R. L’esperienza della teleabilitazione ha aperto un orizzonte che sicuramente non si esaurirà con la conclusione dell’emergenza in corso, soprattutto in termini di opportunità. Penso ad una serie di situazioni che si sono presentate anche in tempi passati e in cui adesso questo tipo di risposta può essere data con professionalità ed efficacia. Per esempio, è capitato spesso che le famiglie dei nostri pazienti fossero riluttanti a prendersi un periodo di vacanze prolungato, soprattutto in estate, per il timore di far perdere troppe terapie ai figli. Con la teleabilitazione, invece, riusciamo a dare il supporto e la continuità di cui hanno bisogno, e già adesso alcune di queste famiglie ci hanno comunicato il desiderio di fare vacanze più lunghe se supportate a distanza come durante la fase di lockdown. Lo stesso discorso vale nei casi di lunghe convalescenze asintomatiche (dopo malattie o piccoli interventi chirurgici) in cui la terapia si interrompeva fino al rientro del paziente.  

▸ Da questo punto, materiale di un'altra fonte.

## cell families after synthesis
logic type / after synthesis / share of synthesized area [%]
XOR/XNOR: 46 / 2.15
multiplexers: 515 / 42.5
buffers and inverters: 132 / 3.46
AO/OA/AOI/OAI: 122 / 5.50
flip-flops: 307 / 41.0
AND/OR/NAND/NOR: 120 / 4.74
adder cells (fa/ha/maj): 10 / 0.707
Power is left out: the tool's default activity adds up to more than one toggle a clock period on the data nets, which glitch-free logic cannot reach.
**src/rtl/vdma_stream_arb.sv**
```systemverilog
// Frame-granular round-robin arbiter merging two AXI-Stream video sources onto one output.
// Grant changes only at frame boundaries; stale non-SOF beats are flushed while arbitrating.
module vdma_stream_arb #(
    parameter int DATA_W = 64,
    parameter int ROW_W  = 16
) (
    input  logic              s_axis_aclk,
    input  logic              s_axis_aresetn,
    input  logic              cfg_en,
    input  logic [ROW_W-1:0]  cfg_rows,
    input  logic [ROW_W-1:0]  cfg_gap,
    input  logic [DATA_W-1:0] s0_axis_tdata,
    input  logic              s0_axis_tvalid,
    input  logic              s0_axis_tuser,
    input  logic              s0_axis_tlast,
    output logic              s0_axis_tready,
    input  logic [DATA_W-1:0] s1_axis_tdata,
    input  logic              s1_axis_tvalid,
    input  logic              s1_axis_tuser,
    input  logic              s1_axis_tlast,
    output logic              s1_axis_tready,
    output logic [DATA_W-1:0] m_axis_tdata,
    output logic              m_axis_tvalid,
    output logic              m_axis_tuser,
    output logic              m_axis_tlast,
    input  logic              m_axis_tready,
    output logic              cur_sel,
    output logic              frame_done,
    output logic              err_sof,
    output logic [31:0]       drop_cnt
);
    // state | meaning
    // IDLE  | disabled, nothing accepted or driven
    // ARB   | pick an SOF source, flush stale non-SOF beats
    // PASS  | forward the granted source until its last line ends
    // GAP   | programmable idle spacing after a frame
    typedef enum logic [1:0] {ST_IDLE, ST_ARB, ST_PASS, ST_GAP} state_t;

    localparam logic [ROW_W-1:0] ROW_ONE = ROW_W'(1);

    state_t            state, state_nxt;
    logic              last_sel;
    logic              first_beat;
    logic [ROW_W-1:0]  row_cnt, gap_cnt, rows_lat, gap_lat, row_eff;

    logic              cand0, cand1, flush0, flush1, win, win_sel;
    logic [DATA_W-1:0] sel_data;
    logic              sel_valid, sel_user, sel_last;
    logic              hs, mid_sof, frame_end;
    logic [1:0]        drop_inc;
    logic [32:0]       drop_sum;

    always_comb begin
        cand0     = s0_axis_tvalid & s0_axis_tuser;
        cand1     = s1_axis_tvalid & s1_axis_tuser;
        flush0    = (state == ST_ARB) & s0_axis_tvalid & ~s0_axis_tuser;
        flush1    = (state == ST_ARB) & s1_axis_tvalid & ~s1_axis_tuser;
        win       = (state == ST_ARB) & cfg_en & (cand0 | cand1);
        win_sel   = (cand0 & cand1) ? ~last_sel : cand1;

        sel_data  = cur_sel ? s1_axis_tdata  : s0_axis_tdata;
        sel_valid = cur_sel ? s1_axis_tvalid : s0_axis_tvalid;
        sel_user  = cur_sel ? s1_axis_tuser  : s0_axis_tuser;
        sel_last  = cur_sel ? s1_axis_tlast  : s0_axis_tlast;

        hs        = (state == ST_PASS) & sel_valid & m_axis_tready;
        mid_sof   = hs & sel_user & ~first_beat;
        // A mid-frame SOF restarts line counting on the beat that carries it
        row_eff   = mid_sof ? '0 : row_cnt;
        frame_end = hs & sel_last & (row_eff == rows_lat - ROW_ONE);

        drop_inc  = {1'b0, flush0} + {1'b0, flush1};
        drop_sum  = {1'b0, drop_cnt} + {31'b0, drop_inc};
    end

    always_comb begin
        state_nxt      = state;
        s0_axis_tready = 1'b0;
        s1_axis_tready = 1'b0;
        m_axis_tdata   = '0;
        m_axis_tvalid  = 1'b0;
        m_axis_tuser   = 1'b0;
        m_axis_tlast   = 1'b0;
        case (state)
            ST_IDLE: begin
                if (cfg_en) state_nxt = ST_ARB;
            end
            ST_ARB: begin
                s0_axis_tready = flush0;
                s1_axis_tready = flush1;
                if (!cfg_en)  state_nxt = ST_IDLE;
                else if (win) state_nxt = ST_PASS;
            end
            ST_PASS: begin
                m_axis_tdata  = sel_data;
                m_axis_tvalid = sel_valid;
                m_axis_tuser  = sel_user;
                m_axis_tlast  = sel_last;
                if (cur_sel) s1_axis_tready = m_axis_tready;
                else         s0_axis_tready = m_axis_tready;
                if (frame_end) state_nxt = (gap_lat == '0) ? ST_ARB : ST_GAP;
            end
            ST_GAP: begin
                if (gap_cnt == gap_lat - ROW_ONE) state_nxt = cfg_en ? ST_ARB : ST_IDLE;
            end
            default: state_nxt = ST_IDLE;
        endcase
    end

    always_ff @(posedge s_axis_aclk or negedge s_axis_aresetn) begin
        if (!s_axis_aresetn) begin
            state      <= ST_IDLE;
            cur_sel    <= 1'b0;
            last_sel   <= 1'b1;
            first_beat <= 1'b0;
            row_cnt    <= '0;
            gap_cnt    <= '0;
            rows_lat   <= ROW_ONE;
            gap_lat    <= '0;
            drop_cnt   <= '0;
            frame_done <= 1'b0;
            err_sof    <= 1'b0;
        end else begin
            state      <= state_nxt;
            frame_done <= frame_end;
            err_sof    <= mid_sof;
            if (drop_inc != 2'd0) drop_cnt <= drop_sum[32] ? '1 : drop_sum[31:0];
            if (win) begin
                cur_sel    <= win_sel;
                rows_lat   <= (cfg_rows == '0) ? ROW_ONE : cfg_rows;
                gap_lat    <= cfg_gap;
                row_cnt    <= '0;
                first_beat <= 1'b1;
            end
            if (hs) begin
                first_beat <= 1'b0;
                if (frame_end) begin
                    last_sel <= cur_sel;
                    row_cnt  <= '0;
                end else if (sel_last) begin
                    row_cnt  <= row_eff + ROW_ONE;
                end else if (mid_sof) begin
                    row_cnt  <= '0;
                end
            end
            if (frame_end)             gap_cnt <= '0;
            else if (state == ST_GAP)  gap_cnt <= gap_cnt + ROW_ONE;
        end
    end
endmodule
```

D. A suo parere, quanto è stato comunicato e quanto è stato recepito dai pazienti del vostro servizio in merito alla COVID-19? 

R. Questo è uno dei punti su cui siamo intervenuti con maggiore tempestività e attenzione. Abbiamo provato a metterci nei panni dei nostri giovani pazienti, soprattutto di quelli che hanno difficoltà di comprensione verbale, e ci siamo chiesti come avrebbero vissuto l’improvvisa interruzione di ogni attività e routine senza un adeguato accompagnamento comunicativo. Anche in questo caso, il giorno stesso della chiusura del servizio, le nostre logopediste, tutte esperte in Comunicazione Aumentativa Alternativa (CAA), hanno realizzato una serie di tabelle in cui spiegavano attraverso simboli e immagini che cosa stava accadendo, cosa si poteva continuare a fare in quella situazione e cosa no, e quali erano le attività alternative da poter fare in casa. Le tabelle sono state inviate ad ogni famiglia e sono state date indicazioni su come utilizzarle e spiegarle ai propri figli. Alle iniziali tabelle generali sono poi seguite comunicazioni personalizzate che rispondessero in modo sempre più adeguato ai singoli pazienti e alle loro famiglie. 
Siamo convinti che questo abbia facilitato quantomeno la comprensione del contesto ed abbia risposto a molte delle domande che i nostri pazienti si sono fatti pur non riuscendo ad esprimerle verbalmente.  

D. Quali sono le prospettive nel prossimo futuro per il vostro servizio? Riuscite a prevedere una tempistica del ritorno alla normalità? 

R. Il servizio ambulatoriale ha ripreso l’attività in presenza dall’8 giugno. Ovviamente abbiamo un rigido protocollo di norme da rispettare per garantire la prevenzione del contagio che non ci permette di ripristinare lo stesso flusso di frequenza di trattamenti che facevamo prima della chiusura. Attualmente, quindi, in molti casi stiamo alternando le terapie in presenza alla teleabilitazione. 
Al momento della riapertura avevamo molte perplessità sull’utilizzo dei DPI, soprattutto rispetto alle reazioni che i pazienti avrebbero avuto vedendoci con camice monouso, mascherina, visiera e guanti. Invece i nostri pazienti ci hanno sorpreso ancora una volta perché non hanno manifestato reazioni avverse, anzi, erano tutti molto felici di rientrare. 
È difficile ipotizzare quando tutto tornerà alla normalità, noi ovviamente ci auguriamo il prima possibile, tuttavia immaginiamo che dovremo aspettare l’inizio dell’autunno per osservare l’andamento epidemiologico e una eventuale ripresa dei contagi. Qualora dovesse succedere, siamo certamente più preparati per affrontare un nuovo periodo di interruzione delle terapie in presenza.